Nitrogen is needed for leaf and stem growth, and it gives a dark green color to plants. The level of nitrogen added to the soil is important since it affects the plants' access to other nutrients such as phosphorous and potassium. Nitrogen is also important from the point of view of nutrition as it increases the protein content of some foods and feed crops. Phosphorous helps make plants more drought resistant and hardy. It hastens maturity, helps seed and fruit formation, and stimulates root growth. It also helps legumes grow and form nodules. Potassium increases resistance of plants to disease, creates winter hardiness and drought resistance, and produces stiff stalks and stems to reduce water logging. It also increases grain plumpness as well as growth of fruit and root vegetables.

Eighty percent of total nitrogen is excreted in urine (Fig. 16);

and there is 5-7 times more nitrogen in urine than in faeces. Urine contains two-thirds of excreted phosphorous and up to 80% of excreted potassium. These are three major nutrients used in chemical fertilizer preparations.

In Zimbabwe, for example, lime is not added to ecological toilets. There is a strong preference for the addition of a combination of soil and wood ash, which provides the desired effect of pathogen destruction without killing the beneficial organisms in the final product.
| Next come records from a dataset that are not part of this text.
**config.mk**
```make
export PLATFORM = sky130hd
export DESIGN_NAME = fetch_bus_master
export DESIGN_NICKNAME = d
export VERILOG_FILES = /design/src/design/mem_bus_pkg.sv /design/src/design/fetch_bus_master.sv
export SDC_FILE = /design/constraint.sdc
export NUM_CORES = 1
export LEC_CHECK = 0
export ABC_CLOCK_PERIOD_IN_PS = 3800
export BUFFER_PORTS_ARGS = -buffer_cell sky130_fd_sc_hd__buf_4
export CAP_MARGIN = 20
export CELL_PAD_IN_SITES_DETAIL_PLACEMENT = 0
export CELL_PAD_IN_SITES_GLOBAL_PLACEMENT = 2
export CORE_MARGIN = 3
export CORE_UTILIZATION = 29
export CTS_CLUSTER_DIAMETER = 30
export CTS_CLUSTER_SIZE = 24
export DETAILED_ROUTE_END_ITERATION = 16
export PLACE_DENSITY_LB_ADDON = 0.12
export SYNTH_ARGS = -nofsm -noshare
export SYNTH_HDL_FRONTEND = slang
export SYNTH_SLANG_ARGS = --single-unit
```
**constraint.sdc**
```tcl
create_clock -name clk -period 3.8 [get_ports clk]
set_clock_uncertainty 0.1 [all_clocks]
set_input_delay 0.38 -clock clk [delete_from_list [all_inputs] [get_ports clk]]
set_output_delay 0.38 -clock clk [all_outputs]
set_load 0.05 [all_outputs]
```
**src/design/mem_bus_pkg.sv**
```systemverilog
package mem_bus_pkg;

    // bus geometry
    localparam int ADDR_W = 32;
    localparam int DATA_W = 32;

    // sram depth in words, word index taken from address bits 9:2
    localparam int MEM_WORDS    = 256;
    localparam int WORD_IDX_W   = $clog2(MEM_WORDS);
    localparam int WORD_IDX_LSB = 2;

    // cycles from accepted read address to rvalid
    localparam int SRAM_LAT  = 2;
    localparam int LAT_CNT_W = $clog2(SRAM_LAT + 1);

    typedef logic [ADDR_W-1:0]     bus_addr_t;
    typedef logic [DATA_W-1:0]     bus_data_t;
    typedef logic [WORD_IDX_W-1:0] word_idx_t;
    typedef logic [LAT_CNT_W-1:0]  lat_cnt_t;

    // bus owner as seen by the arbiter
    typedef enum logic [1:0] {
        GRANT_IDLE,
        GRANT_FETCH_RD,
        GRANT_LSU_RD,
        GRANT_LSU_WR
    } grant_e;

endpackage

```
**src/design/fetch_bus_master.sv**
```systemverilog
`timescale 1ns/10ps

module fetch_bus_master
    import mem_bus_pkg::*;
(
    input  logic      clk,
    input  logic      rst,

    // fetch request side
    input  logic      fetch_req,
    input  bus_addr_t fetch_addr,
    output logic      fetch_done,
    output bus_data_t fetch_data,
    output logic      fetch_busy,

    // read channels toward the arbiter
    output bus_addr_t araddr,
    output logic      arvalid,
    input  logic      arready,
    output logic      rready,
    input  logic      rvalid,
    input  bus_data_t rdata
);

    typedef enum logic [1:0] {F_IDLE, F_ADDR, F_WAIT} fetch_state_e;

    fetch_state_e state;
    bus_addr_t    addr_q;

    always_ff @(posedge clk) begin
        if (rst) begin
            state      <= F_IDLE;
            fetch_done <= 1'b0;
        end else begin
            // done is a single cycle pulse
            fetch_done <= 1'b0;
            case (state)
                F_IDLE:  if (fetch_req) state <= F_ADDR;
                F_ADDR:  if (arready) state <= F_WAIT;
                F_WAIT: begin
                    if (rvalid) begin
                        state      <= F_IDLE;
                        fetch_done <= 1'b1;
                    end
                end
                default: state <= F_IDLE;
            endcase
        end
    end

    // operand and instruction word latches
    always_ff @(posedge clk) begin
        if (state == F_IDLE && fetch_req)
            addr_q <= fetch_addr;
        if (state == F_WAIT && rvalid)
            fetch_data <= rdata;
    end

    assign araddr     = addr_q;
    assign arvalid    = (state == F_ADDR);
    // ready for the data beat only once the address went out
    assign rready     = (state == F_WAIT);
    assign fetch_busy = (state != F_IDLE);

endmodule

```
======== After elaboration in Yosys (flattened, before gate mapping) ========
Index checks and enable logic that the tools add are counted.
storage, ports and cells
  input port bits ......................... 69
  logic and storage cells ................. 21
  register bits after elaboration ......... 67
  output and inout port bits .............. 68
operators by class
  reduce and logical (&&, ||, !) cells .... 6
  multiplexer cells ....................... 5
  bitwise operators ....................... 1
  eq/ne operators ......................... 5
operators with widths
  cell                number
  $mux 2              3
  $pmux 2 s3          1
  $ne 2x1->1 const B  2
  $reduce_and 3->1    1
  $eq 2x1->1 const B  1
  $eq 2x2->1 const B  1
  $logic_and 1x1->1   2
  $logic_not 2->1     1
  $ne 2x2->1 const B  1
  $reduce_bool 2->1   1
  $reduce_or 2->1     1
  $mux 1              1
  $not 1->1           1

======== Logic depth before layout (Yosys ltp) ========
Gate-level depths: netlist (run 1).
  depth after elaboration ................. 3
  gate-level depth with buffers ........... 2
  gate-level depth less buffers ........... 2

======== Worst setup path before layout (run 1) ========
Ideal clock, no wire load.
  kind .................................... register to register
  start point ............................. reg state[0]
  end point ............................... reg addr_q[0], in the netlist araddr[0] (enable)
  stages on the path, launching flop included .. 3
  arrival time ............................ 2.186 ns
  path buffers ............................ 0
  path slack .............................. 1.093 ns
  library setup time ...................... 0.421 ns
  period minus slack after synthesis ...... 2.707 ns
  data required time ...................... 3.279 ns
  cells stage by stage .................... dfxtp_1 -> or2_1 -> nor2_1
on the way
  longest elaborated chain between the ends .. 2
RTL lines
  what                      RTL line                RTL
  start: declaration        fetch_bus_master.sv:27  fetch_state_e state;
  start signal: assignment  fetch_bus_master.sv:32  state <= F_IDLE;
  start signal: assignment  fetch_bus_master.sv:38  F_IDLE: if (fetch_req) state <= F_ADDR;
  start signal: assignment  fetch_bus_master.sv:39  F_ADDR: if (arready) state <= F_WAIT;
  $logic_not 2->1           fetch_bus_master.sv:53  if (state == F_IDLE && fetch_req)
  $logic_and 1x1->1         fetch_bus_master.sv:53
  end signal: assignment    fetch_bus_master.sv:54  addr_q <= fetch_addr;
  end: declaration          fetch_bus_master.sv:28  bus_addr_t addr_q;
No other way between the ends.
A chain may end at the register's enable or synchronous reset.

======== Final worst setup path (run 1) ========
  start point ............................. reg state[1]
  end point ............................... out rready
on the way
  longest elaborated chain between the ends .. 1
RTL lines
  what              RTL line                RTL
  $eq 2x2->1        fetch_bus_master.sv:62  assign rready = (state == F_WAIT);
  end: declaration  fetch_bus_master.sv:20  output logic rready,
No other way between the ends.

==> results of run 1 <==
[final cells by class]
type	count	area, um2
multi-input combinational	11	77.57
clock inverter	4	42.54
sequential	67	1982
timing repair buffer	138	1036
inverter	2	7.507
clock buffer	11	131.4
tap	96	120.1
fill	614	3435
[stage by stage]
step / hold WS [ns] / utilization (%) / area [um2]
2_1_floorplan: 0.3528 / - / 2064
3_3_place_gp: 0.3736 / 47.18 / 3223
3_5_place_dp: 0.4077 / 47.18 / 3223
4_1_cts: 0.1061 / 49.73 / 3397
5_1_grt: 0.1062 / 49.73 / 3397
6_report: 0.1270 / 49.73 / 3397
[Yosys cell counts]
master,n,area (um2)
nor2_1,2,7.510
nor2b_2,1,8.760
and2b_1,1,7.510
nand2b_1,2,12.51
a32o_1,1,10.01
edfxtp_1,64,1922
dfxtp_1,3,60.06
and2_1,1,6.260
a211oi_1,1,7.510
inv_1,2,7.510
and3b_1,1,8.760
or2_1,1,6.260
[sequential cells by signal, summed over array words and instances, names as in the netlist]
register / flops
fetch_done: 1
araddr: 32
state: 2
fetch_data: 32
[routing by layer]
layer | global-route usage [%] | vias up | wire (um)
met5 | 0 | - | 0
met4 | 6.633 | 0 | 117
met1 | 13.26 | 599 | 1832
met2 | 19.29 | 67 | 2543
met3 | 4.500 | 11 | 361
li1 | - | 610 | -
[cells by family (layout without fill, tap and decap cells)]
group,count (synthesis),in the layout,share of synthesized area [%]
buffers and inverters,2,155,0.3638
AO/OA/AOI/OAI,2,2,0.8486
flip-flops,67,67,96.00
AND/OR/NAND/NOR,9,9,2.789
[power groups by stage]
stage	clock [mW]	combinational (mW)	sequential, mW
2_1_floorplan	0	0.0247	0.969
3_3_place_gp	0	0.225	0.870
3_5_place_dp	0	0.229	0.871
4_1_cts	0.554	0.229	0.855
5_1_grt	0.585	0.236	0.857
6_report	0.534	0.226	0.855
[worst paths after layout]
path | end | cells after the start
setup / recovery | rready | 2
hold / removal | fetch_data[11] | 1
setup reg to reg | araddr[11] | 3
hold reg to reg | state[0] | 2
[cell usage in the layout (no fill, tap or decap)]
cell type / n
and2_1: 1
nor2b_2: 1
a211oi_1: 1
and3b_1: 1
clkinv_2: 1
dfxtp_1: 3
nor2_2: 1
nor2_1: 1
edfxtp_1: 64
clkbuf_8: 9
or2_1: 1
and2b_1: 1
nand2b_1: 2
bufinv_16: 1
buf_4: 138
a32o_1: 1
clkbuf_1: 2
inv_1: 2
clkinv_1: 2
[worst register-to-register path, stage by stage (launching register included)]
cell and delay [ns]:
dfxtp_1 0.34, or2_1 0.26, nor2_2 0.08, buf_4 0.36
==> results.cfg, run 1 <==
[floorplan]
start_util_pct = 30.22
die_x_um = 90.38
core-area_um2 = 6832
pin_count = 137
rows = 30
chipHeight_um = 90.38
die_area_um2 = 8168

[final_layout]
diodes = 0
syn2layout_area_growth_pct = 64.55
fin_cells = 329
drive_above_1_share_pct = 64.81
nNetsFinal = 298

[sta]
layout_setup_ws_ns = 2.193
slew_violations = 0
finalCritPeriodShare_pct = 42.29
slew_headroom_pct = 71.60
grt_setup_unrepaired = no
fin_setup_tns_ns = 0
fmax_ghz = 0.6222
setup_violations = 0
min_period_ns = 1.607
hold_viol = 0
tightest_slew_ns = 0.4261

[synth]
ys_ff_latch = 67
ys_types = 12
syn_area_um2 = 2064
yosys_warnings = 0
syn_inst = 80
seq_area_frac_synth_pct = 96.00
syn_area_per_cell_um2 = 25.81
syn_nets = 149

[critical_path]
slowest_delay_ns = 0.41
r2r_start = state[0]
critPathKind = flip-flop to output port
required_ns = 3.32
cp.arrival_ns = 1.13
cp-end-kind = output port
reg2reg_slack_ns = 2.31
slowest_stage = dfxtp_1
critPathTopFamily = flip-flops
path_cells = and2b_1 -> buf_4
cp_num_buf_inv = 1
crit_path_max_fanout = 5
crit_start = state[1]
cp-start-kind = flip-flop

[global_routing]
first_global_vias = 1405
grt.total_usage_pct = 11.81
antenna_found_initial = 0
gr-total-overflow = 0
grt_pass1_wl_mm = 7.341
grt_max_degree = 34

[worst_hold_path]
min_from = rdata[11]
min_path_type = input port to flip-flop

[routing]
vias = 1287
viasPerCell = 3.912
post_drt_wl_per_cell_um = 14.76
first_pass_iters = 4
totalWireLength_mm = 4.855
drc = 0
drtAntennaViolNets = 0
initialDrtViolationCount = 19

[status]
status = finished clean

[power]
switching_power_mw = 0.3897
intPower_mw = 1.225
combPwrFrac_pct = 14.0
powerDensity_nw_per_um2 = 475.2
seqPwrFrac_pct = 52.9
p_leak_nw = 1.420
switching_share_pct = 24.14
clockPowerShare_pct = 33.1
total_power_mw = 1.614
vdd_ir_drop_max_uv = 216.3

[cts]
cts_buffers = 9
cts-root-buf = clkbuf_8
cts_resized = 0
htree_levels = 3
cts_tree = yes
clkTransAtPathRegs_ns = 0.07
clock_sinks = 67
clk_path_buf_depth = 2
clock_latency_ns = 0.32
ctsHoldBuffers = 0
post_cts_buffers = 0

[place]
dp_cells = 314
io_buffers = 136
place_hpwl_mm = 3.708
place_ws_ns = 2.294
globalplace.congestion = 0.6878

[run]
max_cap_violations = 0
No activity file was read; power rests on OpenSTA's default activity.
==> run 2: changes to the inputs <==
--- a/config.mk
+++ b/config.mk
@@ -5,13 +5,13 @@
 export SDC_FILE = /design/constraint.sdc
 export NUM_CORES = 1
 export LEC_CHECK = 0
-export ABC_CLOCK_PERIOD_IN_PS = 3800
+export ABC_CLOCK_PERIOD_IN_PS = 1300
 export BUFFER_PORTS_ARGS = -buffer_cell sky130_fd_sc_hd__buf_4
 export CAP_MARGIN = 20
 export CELL_PAD_IN_SITES_DETAIL_PLACEMENT = 0
 export CELL_PAD_IN_SITES_GLOBAL_PLACEMENT = 2
 export CORE_MARGIN = 3
-export CORE_UTILIZATION = 29
+export CORE_UTILIZATION = 24
 export CTS_CLUSTER_DIAMETER = 30
 export CTS_CLUSTER_SIZE = 24
 export DETAILED_ROUTE_END_ITERATION = 16
==> constraint.sdc (replaced) <==
create_clock -name clk -period 1.3 [get_ports clk]
set_clock_uncertainty 0.1 [all_clocks]
set_input_delay 0.13 -clock clk [delete_from_list [all_inputs] [get_ports clk]]
set_output_delay 0.13 -clock clk [all_outputs]
set_load 0.05 [all_outputs]
==> results.cfg, run 2 (synthesized netlist as in run 1, its figures left out) <==
[sta]
slew_violations = 0
fmax_ghz = 0.7218
layout_setup_ws_ns = -0.08547
hold_viol = 0
min_period_ns = 1.385
setup_violations = 34
grt_setup_unrepaired = yes
tightest_slew_ns = 0.2077
slew_headroom_pct = 86.12
finalCritPeriodShare_pct = 106.6

[status]
status = complete, but fails checks
violations = negative setup slack

[cts]
clk_path_buf_depth = 2
clkTransAtPathRegs_ns = 0.07
clock_latency_ns = 0.32
cts_tree = yes
clock_sinks = 67
cts_buffers = 9
htree_levels = 3
cts-root-buf = clkbuf_8

[power]
seqPwrFrac_pct = 48.7
switching_share_pct = 23.11
total_power_mw = 5.133
vdd_ir_drop_max_uv = 501.1
combPwrFrac_pct = 17.5
intPower_mw = 3.947
powerDensity_nw_per_um2 = 1200
p_leak_nw = 1.790
clockPowerShare_pct = 33.8
switching_power_mw = 1.186

[routing]
drc = 0
first_pass_iters = 4
viasPerCell = 3.845
post_drt_wl_per_cell_um = 13.69
drtAntennaViolNets = 0
initialDrtViolationCount = 15
vias = 1592
totalWireLength_mm = 5.668

[final_layout]
fillers = 677
diodes = 0
post-route-cell-area_um2 = 4279
syn2layout_area_growth_pct = 107.3
nNetsFinal = 373
final_cell_mix = buf_4 (135), dlygate4sd3_1 (67), edfxtp_1 (64)
drive_above_1_share_pct = 53.72
layout_commonest_cell = buf_4

[floorplan]
chipHeight_um = 98.75
rows = 33
core-area_um2 = 8299
die_x_um = 98.75
pin_count = 137
start_util_pct = 24.88
die_area_um2 = 9751

[critical_path]
critPathTopFamily = flip-flops
slowest_stage = dfxtp_2
crit_path_max_fanout = 4
cp_num_buf_inv = 2
r2r_start = state[1]
cp.arrival_ns = 1.16
path_cells = buf_6 -> and2b_1 -> buf_6
required_ns = 1.07
cp-end-kind = output port
crit_start = state[0]
timing.critical_path.mode_cell = buf_6
critPathKind = flip-flop to output port
cp-start-kind = flip-flop
slowest_delay_ns = 0.33

[worst_hold_path]
min_from = rvalid
min_path_type = input port to flip-flop

[place]
placed_cell_area_um2 = 3284
place_hpwl_mm = 3.672
globalplace.congestion = 0.7493
io_buffers = 136

[run]
max_cap_violations = 0

[global_routing]
antenna_found_initial = 0
first_global_vias = 1703
grt_pass1_wl_mm = 8.217
grt_max_degree = 34
grt.total_usage_pct = 11.10
gr-total-overflow = 0
## run 2: cell count changes in the layout (fill, tap and decap cells not counted), moves of 2 or more
cell,previous run,this run
buf_6,0,6
dfxtp_1,3,1
buf_4,138,135
clkinv_1,2,0
buf_12,0,2
dlygate4sd3_1,0,67
clkbuf_8,9,12
clkbuf_16,0,2
dfxtp_2,0,2
## run 2: per-stage QoR
step           setup TNS (ns)  instances  utilization [%]  hold slack (ns)  setup WS [ns]
2_1_floorplan          -14.75         80                -           0.1028        -0.3776
3_3_place_gp                0        325            39.57           0.2080       0.007249
3_5_place_dp         -0.06558        325            39.57           0.2095      -0.003331
4_1_cts               -0.9870        409            50.44          0.03892        -0.1129
5_1_grt                -3.845        414            51.56          0.05401        -0.1384
6_report               -1.623        414            51.56          0.06082       -0.08547
## run 2: layout make-up
| class | count | area [um2] | area share, % |
|---|---|---|---|
| Clock inverter | 2 | 35.03 | 0.8187 |
| Timing Repair Buffer | 213 | 1857 | 43.39 |
| Multi-Input combinational cell | 11 | 91.34 | 2.135 |
| Sequential cell | 67 | 1984 | 46.37 |
| Inverter | 2 | 7.507 | 0.1754 |
| Tap cell | 105 | 131.4 | 3.070 |
| Clock buffer | 14 | 172.7 | 4.035 |
## run 2: worst paths after layout
| path | endpoint | slack, ns | cells after the start |
|---|---|---|---|
| max | rready | -0.09 | 3 |
| min | state[1] | 0.06 | 3 |
| max reg2reg | araddr[28] | -0.06 | 3 |
| min reg2reg | state[0] | 0.42 | 2 |
## run 2: power by group through the flow
| stage | registers [mW] | clock network [mW] | logic, mW |
|---|---|---|---|
| final | 2.50 | 1.74 | 0.901 |
| after CTS | 2.50 | 1.81 | 0.866 |
| after global placement | 2.54 | 0 | 0.682 |
| after global routing | 2.50 | 1.90 | 0.943 |
| after detailed placement | 2.54 | 0 | 0.691 |
| after floorplan | 2.83 | 0 | 0.0797 |
## run 2: layer usage
| metal | up-vias | track usage (%) | wire (um) |
|---|---|---|---|
| met5 | - | 0 | 0 |
| met4 | 0 | 5.777 | 97 |
| met3 | 8 | 5.662 | 665 |
| met2 | 106 | 17.87 | 2809 |
| met1 | 715 | 11.92 | 2095 |
| li1 | 763 | - | - |
## run 2: what timing repair did
action / 4_1_cts / 5_1_grt
endpoints found under the setup margin: 35 / 59
hold endpoints to repair: 66 / 0
gates resized for setup: 5 / 3
setup buffers: 1 / 1
hold buffers: 67 / 0
cloned: 0 / 4
pin swaps: 0 / 1
## run 2: worst min-delay path, stage by stage
cell	delay [ns]
buf_4	0.08
nor2_1	0.03
a32o_1	0.19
A period of 3-4 months of decomposition appears to be adequate to reach the quality of product required for agriculture. The resulting humus-like material —processed faeces, paper, soil and wood ash— are normally mixed with topsoil and used for growing vegetables, flowers and trees.


WELL-MANAGED THERMOPHILIC COMPOSTING SYSTEM Part of Chapter 7 of The humanure handbook

Complete pathogen destruction is guaranteed by arriving at a temperature of 62°C (143.6°F) for one hour, 50°C (122°F) for one day, 46°C (114.8°F) for one week, or 43°C (109.4°F) for one month. It appears that no excreted pathogen can survive a temperature of 65°C (149°F) for more than a few minutes. A compost pile containing entrapped oxygen may rapidly rise to a temperature of 55°C (131°F) or above, or will maintain a temperature hot enough for a long enough period of time to thoroughly destroy human pathogens that may be in the humanure (see Figure 7.6). Furthermore, pathogen destruction is aided by microbial diversity, as discussed in Chapter 3. Table 7.14 indicates survival times of pathogens in a) soil, b) anaerobic decomposition conditions, c) composting toilets, and d) thermophilic compost piles.


Novaquatis

Novaquatis investigates the possibilities of urine source separation for improved wastewater management better water pollution control with respect to nutrients and micro-pollutants and the possibility of closing the nutrient cycles NOVA 2-2: Precipitation in urine conducting pipes and storage tanks (Dr. Tove Larsen, Dr. des. Kai Udert)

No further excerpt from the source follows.